# HUGE RESULT! Sorry, had to shout it....



## Screamer (Aug 16, 2005)

Hi guys. I just had to say that with Christmas in 2 days and me not even having started wrapping anything, my ahem, womenly visitors due in 2 days also (usually means sick, sick, sick) and my Dad having 2 heart attacks that I have come through it all and sent him home today without a single bout of diarreah!?!?! Now that Dad's okay I only just noticed tonight! I didn't really think about my bowels at all the whole time and usually when I have to go to hospitals I totally freak out and spend the entire time in the loo's! To be honest I'm a little C right now but I suspect that may have something to do with the lack of cigarettes I've been having as Dad is having the same problem and I remember Lisa I think it was mention that she got C when she quit too, but still, I can't believe all this stress is going on in my life and no D


----------



## cookies4marilyn (Jun 30, 2000)

Oh I am so glad for you Amy, that you were able to get through all that stress IBS-free... and I am also glad that your dad's OK and doing better too....This was a pretty good test - I know I was in IBS overdrive when anything like that would happen to me. Just remember to take care of yourself too, now that your dad is better, and with the holidays coming - don't overdo things, or push yourself too hard. Be gentle with yourself.


----------



## 18204 (Oct 10, 2005)

That's GREAT Amy!I can't think of a better Christmas Present.


----------



## 20250 (Jul 14, 2005)

Amy, how are the tapes working for you? And what day are you on? Thanks, Dudette


----------



## cookies4marilyn (Jun 30, 2000)

Hey Brett - I just mailed something for you today!!!







You probably saw Amy's other post on how she is doing! But I will post it for others here as well since it is such good news - we have to share!

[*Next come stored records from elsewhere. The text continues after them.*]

<file path="config.mk">
export PLATFORM = sky130hd
export DESIGN_NAME = ios_indicator_select
export DESIGN_NICKNAME = d
export VERILOG_FILES = /design/src/ios_pkg.sv /design/src/ios_stretch_if.sv /design/src/ios_indicator_select.sv /design/src/ios_stretcher.sv
export SDC_FILE = /design/constraint.sdc
export NUM_CORES = 1
export LEC_CHECK = 0
export ABC_AREA = 1
export BUFFER_PORTS_ARGS = -buffer_cell sky130_fd_sc_hd__buf_4
export CORE_ASPECT_RATIO = 0.7
export CORE_UTILIZATION = 49
export DETAILED_ROUTE_END_ITERATION = 8
export PLACE_DENSITY = 0.84
export SLEW_MARGIN = 30
export SYNTH_ARGS = -nofsm -noshare
export SYNTH_HDL_FRONTEND = slang
export SYNTH_SLANG_ARGS = --single-unit
</file>
<file path="constraint.sdc">
create_clock -name i_sys_clk -period 2.05 [get_ports i_sys_clk]
set_clock_uncertainty 0.05 [all_clocks]
set_input_delay 0.1025 -clock i_sys_clk [delete_from_list [all_inputs] [get_ports i_sys_clk]]
set_output_delay 0.1025 -clock i_sys_clk [all_outputs]
set_load 0.02 [all_outputs]
</file>
<file path="src/ios_pkg.sv">
// Purpose: shared constants for the third indicator output select block
// Assumes: one 20 MHz system clock, AHB-Lite register access
// Notes: all register fields and bus encodings live here
package ios_pkg;
  localparam int unsigned CLK_HZ = 20_000_000;
  localparam logic [31:0] ISEL_ADDR = 32'h0000_0000;
  localparam int unsigned F_COL = 0;
  localparam int unsigned F_JAB = 1;
  localparam int unsigned F_RX = 2;
  localparam int unsigned F_POL = 3;
  localparam int unsigned F_TX = 4;
  localparam int unsigned F_RXQ = 5;
  localparam int unsigned F_PSE = 7;
  localparam int unsigned F_RAW = 15;
  localparam logic [15:0] ISEL_RESET = 16'h0090;
  localparam logic [15:0] ISEL_WMASK = 16'h00BF;
  localparam int unsigned STRETCH_CYCLES_DEF = 2000;
  localparam int unsigned SYNC_STAGES = 2;
  localparam logic [2:0] HSIZE_WORD = 3'h2;
  localparam logic HRESP_OKAY = 1'b0;
endpackage

</file>
<file path="src/ios_stretch_if.sv">
// Purpose: carries the raw indicator state to the pulse stretcher and back
// Assumes: both ends on i_sys_clk
// Notes: shaped is already the final pin value before the output flop
`timescale 1ns/100ps
`default_nettype none
interface ios_stretch_if;
  logic raw;
  logic enable;
  logic shaped;
  modport ctrl (output raw, output enable, input shaped);
  modport strt (input raw, input enable, output shaped);
endinterface // ios_stretch_if
`default_nettype wire

</file>
<file path="src/ios_indicator_select.sv">
// Purpose: selects which network events drive the third indicator pin
// Assumes: event inputs come from other clock domains; AHB-Lite slave
// Notes: one 16-bit register in the low half of one word, zero wait states
// What this block does
// - the pin shows the OR of every event whose enable bit is set.
// - after reset only transmit activity is enabled, with stretching on.
// - bit 15 reads back the combined state before stretching.
// - reserved bits read as zero and software writes them as zero.
// - with the match qualifier set only address-matched receives count.
// - bit 4 adds transmit activity to the OR when set.
// - bit 3 asserts the pin while receive polarity is correct.
// - bit 7 stretches each assertion, else the raw state is driven.
// - bit 2 adds receive activity to the OR when set.
// - bit 1 adds the jabber condition to the OR when set.
// - bit 0 adds collision activity to the OR when set.
`timescale 1ns/100ps
`default_nettype none
module ios_indicator_select #(
  parameter int unsigned STRETCH_CYCLES = ios_pkg::STRETCH_CYCLES_DEF
) (
  input wire logic i_sys_clk,
  input wire logic i_rst,
  input wire logic i_hsel,
  input wire logic [31:0] i_haddr,
  input wire logic [1:0] i_htrans,
  input wire logic i_hwrite,
  input wire logic [2:0] i_hsize,
  input wire logic [31:0] i_hwdata,
  input wire logic i_hready,
  output logic o_hreadyout,
  output logic [31:0] o_hrdata,
  output logic o_hresp,
  input wire logic i_tx_activity,
  input wire logic i_rx_activity,
  input wire logic i_rx_addr_match,
  input wire logic i_rx_polarity_ok,
  input wire logic i_jabber,
  input wire logic i_collision,
  output logic o_third_indicator_pin
);
  logic [5:0] sync1_q;
  logic [5:0] sync2_q;
  logic tx_s;
  logic rx_s;
  logic am_s;
  logic pol_s;
  logic jab_s;
  logic col_s;
  logic [15:0] cfg_q;
  logic raw_d;
  logic raw_q;
  logic pin_q;
  logic wr_pend_q;
  logic [31:0] rdata_q;
  logic [15:0] cfg_view;
  logic [4:0] contrib;
  logic addr_phase;

  ios_stretch_if s_if ();

  function automatic logic reg_hit(input logic [31:0] addr);
    reg_hit = addr[31:2] == ios_pkg::ISEL_ADDR[31:2];
  endfunction

  // only whole-word writes are honoured; other sizes complete but store nothing
  function automatic logic [15:0] wr_value(input logic [31:0] data);
    wr_value = data[15:0] & ios_pkg::ISEL_WMASK;
  endfunction

  // event sources are asynchronous to the system clock
  always_ff @(posedge i_sys_clk) begin
    if (i_rst) begin
      sync1_q <= 6'h00;
      sync2_q <= 6'h00;
    end else begin
      sync1_q <= {i_collision, i_jabber, i_rx_polarity_ok,
                  i_rx_addr_match, i_rx_activity, i_tx_activity};
      sync2_q <= sync1_q;
    end
  end

  assign tx_s = sync2_q[0];
  assign rx_s = sync2_q[1];
  assign am_s = sync2_q[2];
  assign pol_s = sync2_q[3];
  assign jab_s = sync2_q[4];
  assign col_s = sync2_q[5];

  // per-source contributions, each gated by its enable bit
  assign contrib[0] = cfg_q[ios_pkg::F_COL] && col_s;
  assign contrib[1] = cfg_q[ios_pkg::F_JAB] && jab_s;
  assign contrib[2] = cfg_q[ios_pkg::F_RX] && rx_s &&
                      (!cfg_q[ios_pkg::F_RXQ] || am_s);
  assign contrib[3] = cfg_q[ios_pkg::F_POL] && pol_s;
  assign contrib[4] = cfg_q[ios_pkg::F_TX] && tx_s;
  assign raw_d = |contrib;

  always_ff @(posedge i_sys_clk) begin
    if (i_rst) begin
      raw_q <= 1'b0;
    end else begin
      raw_q <= raw_d;
    end
  end

  assign s_if.raw = raw_q;
  assign s_if.enable = cfg_q[ios_pkg::F_PSE];

  ios_stretcher #(
    .STRETCH_CYCLES(STRETCH_CYCLES)
  ) u_stretch (
    .i_sys_clk(i_sys_clk),
    .i_rst(i_rst),
    .s_if(s_if)
  );

  always_ff @(posedge i_sys_clk) begin
    if (i_rst) begin
      pin_q <= 1'b0;
    end else begin
      pin_q <= s_if.shaped;
    end
  end

  // bus slave: zero wait states, so hready from this slave is always high
  assign addr_phase = i_hsel && i_hready && i_htrans[1];

  always_ff @(posedge i_sys_clk) begin
    if (i_rst) begin
      wr_pend_q <= 1'b0;
    end else begin
      wr_pend_q <= addr_phase && i_hwrite && reg_hit(i_haddr) &&
                   i_hsize == ios_pkg::HSIZE_WORD;
    end
  end

  always_ff @(posedge i_sys_clk) begin
    if (i_rst) begin
      cfg_q <= ios_pkg::ISEL_RESET;
    end else if (wr_pend_q) begin
      cfg_q <= wr_value(i_hwdata);
    end
  end

  // forward a write still in its data phase so a back-to-back read sees it
  always_comb begin
    cfg_view = wr_pend_q ? wr_value(i_hwdata) : cfg_q;
    cfg_view[ios_pkg::F_RAW] = raw_q;
  end

  always_ff @(posedge i_sys_clk) begin
    if (i_rst) begin
      rdata_q <= 32'h0000_0000;
    end else if (addr_phase && !i_hwrite && reg_hit(i_haddr)) begin
      rdata_q <= {16'h0000, cfg_view};
    end else if (addr_phase) begin
      rdata_q <= 32'h0000_0000;
    end
  end

  assign o_hrdata = rdata_q;
  assign o_hreadyout = 1'b1;
  assign o_hresp = ios_pkg::HRESP_OKAY;
  assign o_third_indicator_pin = pin_q;
endmodule // ios_indicator_select
`default_nettype wire

</file>
<file path="src/ios_stretcher.sv">
// Purpose: lengthens each indicator assertion by a fixed number of cycles
// Assumes: raw is a registered level on i_sys_clk
// Notes: with stretching off the raw level passes straight through
`timescale 1ns/100ps
`default_nettype none
module ios_stretcher #(
  parameter int unsigned STRETCH_CYCLES = ios_pkg::STRETCH_CYCLES_DEF
) (
  input wire logic i_sys_clk,
  input wire logic i_rst,
  ios_stretch_if.strt s_if
);
  localparam int unsigned CW = $clog2(STRETCH_CYCLES + 1);
  localparam logic [CW-1:0] LOAD = CW'(STRETCH_CYCLES);
  logic [CW-1:0] cnt_q;

  // counter reloads while raw is high so each occurrence gets the full tail
  always_ff @(posedge i_sys_clk) begin
    if (i_rst || !s_if.enable) begin
      cnt_q <= '0;
    end else if (s_if.raw) begin
      cnt_q <= LOAD;
    end else if (cnt_q != '0) begin
      cnt_q <= cnt_q - CW'(1);
    end
  end

  assign s_if.shaped = s_if.enable ? (s_if.raw || cnt_q != '0) : s_if.raw;
endmodule // ios_stretcher
`default_nettype wire

</file>
# --- After elaboration in Yosys (flattened, before gate mapping) ---
# Cells that the tools add are included.
word_totals:
  reg_bits: 57
  latch_bits: 0
  ram_bits: 0
  rom_bits: 0
  input_bits: 80
  out_inout_bits: 35
  wordCells: 42
  mem_count: 0
classes:
  addsub: 1
  multipliers: 0
  div: 0
  magnitude_cmp: 0
  eq_ne: 1
  n_shift: 0
  muxes: 6
  bitwise: 0
  n_reduce_logical: 25
op_table:
  columns: ["op", "count"]
  rows:
  - ["$mux 16", 2]
  - ["$logic_not 30->1", 1]
  - ["$mux 11", 2]
  - ["$mux 15", 1]
  - ["$logic_and 1x1->1", 13]
  - ["$reduce_bool 11->1", 1]
  - ["$sub 11x1->11 const B", 1]
  - ["$reduce_or 5->1", 1]
  - ["$reduce_bool 2->1", 2]
  - ["$eq 3x2->1 const B", 1]
  - ["$logic_not 1->1", 3]
  - ["$logic_or 1x1->1", 3]
  - ["$reduce_or 2->1", 1]
  - ["$mux 1", 1]

# --- Depth between registers and ports, before layout ---
depth:
  ltp_word: 5
  mapped_depth: 10
  ltp_nobuf: 10

# --- Cells and area by module ---
# A second synthesis with hierarchy kept.
unflattened:
  cells_unflattened: 312
  hier_area_um2: 2422.3
by_module_without_submodules:
  columns: ["module", "instances", "cells_each", "area_each_um2", "seq_area_each_um2"]
  rows:
  - ["ios_indicator_select", 1, 222, 1830.5, 920.9]
  - ["ios_stretcher", 1, 90, 591.8, 220.2]

# --- Least setup slack after synthesis ---
# OpenSTA, ideal clock, no wires.
synth_timing:
  path_type: "register -> register"
  start: "register u_stretch.cnt_q[0]"
  end: "register u_stretch.cnt_q[0]"
  setup_ns: 0.121
  t_arrival_ns: 1.158
  t_required_ns: 1.879
  setup_slack_ns: 0.721
  path_stages_with_launch: 8
  path_buffers: 0
  period_less_slack_ns: 1.329
  cell_sequence: "dfxtp_1 -> inv_1 -> ha_1 -> nand3_1 -> inv_1 -> nand4_2 -> o21ai_0 -> a21oi_1"
synth_via:
  elab_chain_cells: 1
  elab_cells_between_ends: 2
  cone_classes: "add/sub: 1; reduce/logical: 1"
synth_lines:
  columns: ["item", "line_no", "text"]
  rows:
  - ["start, declared", "ios_stretcher.sv:15", "logic [CW-1:0] cnt_q;"]
  - ["start signal, assigned", "ios_stretcher.sv:24", "cnt_q <= cnt_q - CW'(1);"]
  - ["$sub 11x1->11 or $reduce_bool 11->1 (tied branches)", "ios_stretcher.sv:24, ios_stretcher.sv:23", null]
# Parallel ways exist; a longest one is shown, timed or not.
# A chain may end at the register's enable or synchronous reset.

# --- Worst setup path after layout ---
layout_timing:
  start: "input i_hsize[2]"
  end: "register wr_pend_q"
layout_via:
  elab_chain_cells: 2
layout_lines:
  columns: ["item", "line_no", "text"]
  rows:
  - ["start, declared", "ios_indicator_select.sv:27", "input wire logic [2:0] i_hsize,"]
  - ["$eq 3x2->1", "ios_indicator_select.sv:133", "i_hsize == ios_pkg::HSIZE_WORD;"]
  - ["$logic_and 1x1->1", "ios_indicator_select.sv:132", "wr_pend_q <= addr_phase && i_hwrite && reg_hit(i_haddr) &&"]
  - ["end signal, assigned", "ios_indicator_select.sv:132", null]
  - ["end, declared", "ios_indicator_select.sv:53", "logic wr_pend_q;"]
# No other way between the ends.

==> results.sh <==
export IMPL_clock_sinks=57
export IMPL_clock_fmax_mhz=614.3
export IMPL_crit_arrival_ns=1.82
export IMPL_seqPwrFrac_pct=43.1
export IMPL_nets=472
export IMPL_worst_pin_slew_ns=0.6769
export IMPL_power_frac_comb_pct=24.0
export IMPL_drcViolationCount=9
export IMPL_core_area_mm2=0.004479
export IMPL_postRouteAntennaNets=0
export IMPL_post_dp_hpwl_mm=3.582
export IMPL_grt_pass1_vias=1964
export IMPL_clkSlewWorstSetupHoldPaths_ns=0.06
export IMPL_synth_seq_cells=57
export IMPL_clkPwrFrac_pct=32.9
export IMPL_cts_buffers=9
export IMPL_drtPass1Iterations=7
export IMPL_netlist_top_cell_by_area="dfxtp_1"
export IMPL_finalSetupTns_ns=0
export IMPL_die_w_um=84.88
export IMPL_critPathLaunchType="input port"
export IMPL_grt_max_degree=23
export IMPL_syn_to_final_growth_pct=32.66
export IMPL_routed_wl_mm=5.073
export IMPL_p_leak_nw=1.592
export IMPL_synth_async_reset_ratio_pct=0
export IMPL_grt_pass1_wl_mm=8.293
export IMPL_synthFlopType="dfxtp_1"
export IMPL_cts_resized=0
export IMPL_violations="design-rule violations"
export IMPL_die_area_mm2=0.005094
export IMPL_drive_gt1_share_pct=25.89
export IMPL_clock_tree_buffer_depth=2
export IMPL_path_class="in -> reg"
export IMPL_p_switching_mw=0.8806
export IMPL_rsz0062_at_grt="false"
export IMPL_swShare_pct=29.87
export IMPL_grt_antenna_before_repair=0
export IMPL_hold_path_class="in -> reg"
export IMPL_wl_per_cell_um=11.30
export IMPL_htreeDepth=3
export IMPL_setup_viol=0
export IMPL_hold_viol=0
export IMPL_post_synth_top_count_cell="nand2_1"
export IMPL_drv_cap=0
export IMPL_maxSlewHeadroom_pct=54.82
export IMPL_fin_crit_ns=1.628
export IMPL_gp_congestion=0.8265
export IMPL_ys_top_cells_by_area="dfxtp_1, nand2_1, inv_1, nor2_1, nand3_1"
export IMPL_cts_root_buffer="clkbuf_8"
export IMPL_track_usage_pct=21.66
export IMPL_hold_ws_ns=0.03652
export IMPL_worstPathRequired_ns=2.24
export IMPL_ys_warn_count=0
export IMPL_synth_cell_area_mm2=0.002356
export IMPL_ir_worst_vdd_uv=606.4
export IMPL_dr_first_iter_drc_count=92
export IMPL_n_antenna_cell=0
export IMPL_final_core_util_pct=69.78
export IMPL_critPathCaptureType="flip-flop"
export IMPL_cp_max_fo=1
export IMPL_ys_types=32
export IMPL_fp_dieH_um=60.02
export IMPL_syn_inst=309
export IMPL_synth_top_cell_area_share_pct=48.43
export IMPL_row_count=20
export IMPL_netlist_top_cells_count="nand2_1, dfxtp_1, inv_1, nor2_1, nand3_1"
export IMPL_clock_latency_ns=0.33
export IMPL_slew_violations=0
export IMPL_seq_area_frac_synth_pct=48.43
export IMPL_p_int_mw=2.067
export IMPL_grt_overflow_total=0
export IMPL_vias_per_cell=4.677
export IMPL_synth_edf_count=0
export IMPL_fin_crit_sh_pct=79.41
export IMPL_port_buffers=68
export IMPL_synth_avg_cell_area_um2=7.625
export IMPL_initial_core_util_pct=52.60
export IMPL_power_density_mw_per_mm2=943.1
export IMPL_io_pins=115
export IMPL_status="finished, violations left"
export IMPL_via_count=2100
export IMPL_power_mw=2.948
export IMPL_tritoncts="yes"
metrics by stage:
| stage | cells | setup WS, ns | cell area [um^2] |
|---|---|---|---|
| 3_5_place_dp | 424 | 0.5392 | 2833 |
| 6_report | 449 | 0.4222 | 3126 |
| 2_1_floorplan | 325 | 0.7211 | 2416 |
| 5_1_grt | 449 | 0.3453 | 3126 |
| 4_1_cts | 449 | 0.4348 | 3126 |
| 3_3_place_gp | 424 | 0.5883 | 2833 |
cell type report:
type                            instances  area [um^2]
Clock buffer                           10        137.6
Fill cell                             371         1354
Sequential cell                        57         1141
Inverter                               45        168.9
Clock inverter                          4        45.04
Timing Repair Buffer                   80        628.1
Multi-Input combinational cell        198        935.9
Tap cell                               55        68.82
path summary, 6_finish.rpt:
check / startpoint / end / slack [ns] / cells past startpoint
hold / removal: i_rst / o_hrdata[7] / 0.04 / 2
setup reg to reg: u_stretch.cnt_q[0] / u_stretch.cnt_q[1] / 0.47 / 7
setup / recovery: i_hsize[2] / wr_pend_q / 0.42 / 6
hold reg to reg: sync1_q[2] / sync2_q[2] / 0.35 / 2
cells in the final DEF (no fill, tap or decap), types with 2 or more instances in the layout:
cell           synthesis  final
a21oi_1               12     12
inv_1                 44     44
buf_4                 18     69
dfxtp_1               57     57
clkinv_2               0      3
or2_2                  2      2
nor2_1                42     42
nor3_1                 2      2
clkbuf_8               0     10
dlygate4sd3_1          0     11
nor2_2                 2      2
nand2_1               58     58
o21ai_2               10     10
o21ai_0                6      6
nand3_1               30     30
conb_1                 2     18
o21ai_1                3      3
per-layer routing:
metal | GRT usage, % | up-vias | wire (um)
li1 | - | 1086 | -
met1 | 23.32 | 915 | 2117
met2 | 38.21 | 86 | 2387
met3 | 8.840 | 13 | 460
met4 | 10.17 | 0 | 108
met5 | 0 | - | 0
timing repair:
action	CTS	global route
hold endpoints to repair	9	0
hold buffers	11	0
buffers inserted	0	0
power groups by stage:
stage | logic (mW) | registers, mW | clock network (mW)
after floorplan | 0.520 | 1.29 | 0
after global placement | 0.648 | 1.29 | 0
after detailed placement | 0.674 | 1.29 | 0
after CTS | 0.699 | 1.27 | 0.998
after global routing | 0.798 | 1.28 | 1.04
final | 0.706 | 1.27 | 0.971
registers in the layout (all words and copies together) (netlist names):
name,count
cfg_q,15
sync2_q,6
wr_pend_q,1
u_stretch.cnt_q,11
o_third_indicator_pin,1
sync1_q,6
o_hrdata,16
raw_q,1
critical path: stages:
cell           delay, ns
dlygate4sd3_1       0.54
buf_4               0.13
nor3b_1             0.15
dlygate4sd3_1       0.57
nand3_1             0.06
nor4_1              0.26
logic make-up after synthesis:
| group | after synthesis | share of synthesized area [%] |
|---|---|---|
| AND/OR/NAND/NOR | 143 | 26.39 |
| buffers and inverters | 70 | 14.39 |
| AO/OA/AOI/OAI | 34 | 9.188 |
| other | 2 | 0.3188 |
| adder cells (fa/ha/maj) | 1 | 0.5310 |
| flip-flops | 57 | 48.43 |
| XOR/XNOR | 2 | 0.7436 |
Power figures use the tool's default switching activity.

---Posted Jan 3, 2006 by Screamer - Amy:"I've been doing Mike's hypno and am on about day 63 (I know as soon as I look at my timetable, just never off the top of my head) and it's really doing wonders! I can wait in a queue, I can go out for dinner (yes I still worry a little but I can go and mostly enjoy it and don't need the loo), I can do the groceries and most of all I can be in the car and I hardly think about being in it anymore! I highly recommend giving it a go. My D was SOOO bad, most days I wanted to die. Now, I'm not perfect, but boy am I improved."---YAY!!!


----------



## Screamer (Aug 16, 2005)

Ooops, sorry guys, totally missed this one! In between Christmas, Dad, quitting smoking, the car and all it's extra's, New Years and finding out I'm going to be an Aunty again things have been mad around here (oh plus summer holidays so all the kids are here 24/7).Thanks for pasting that here Marilyn, yep I am doing well. I've been a little C but I'm not sure if that's the hypno working (I remember reading somewhere it could swing you the opposite way for a bit before things settled down) or if it's the smoking but either way I wasn't having very much D anymore before I quit. I'm still suffering pain but I know that that's the hardest to get rid and I don't think it's quite as bad as it used to be. Brett, I highly recommend giving the hypno a try! If nothing else it will give you an amazing nights sleep (jokes!!! It's great!). Good luck and let me know if you decide to try it


----------



## 20250 (Jul 14, 2005)

Thanks for responding Amy and I am so glad you are having a turn a round. I asked somewhere yesterday if you have been able to get off any meds, or what meds are you now on, but I can't find it to see if you responded.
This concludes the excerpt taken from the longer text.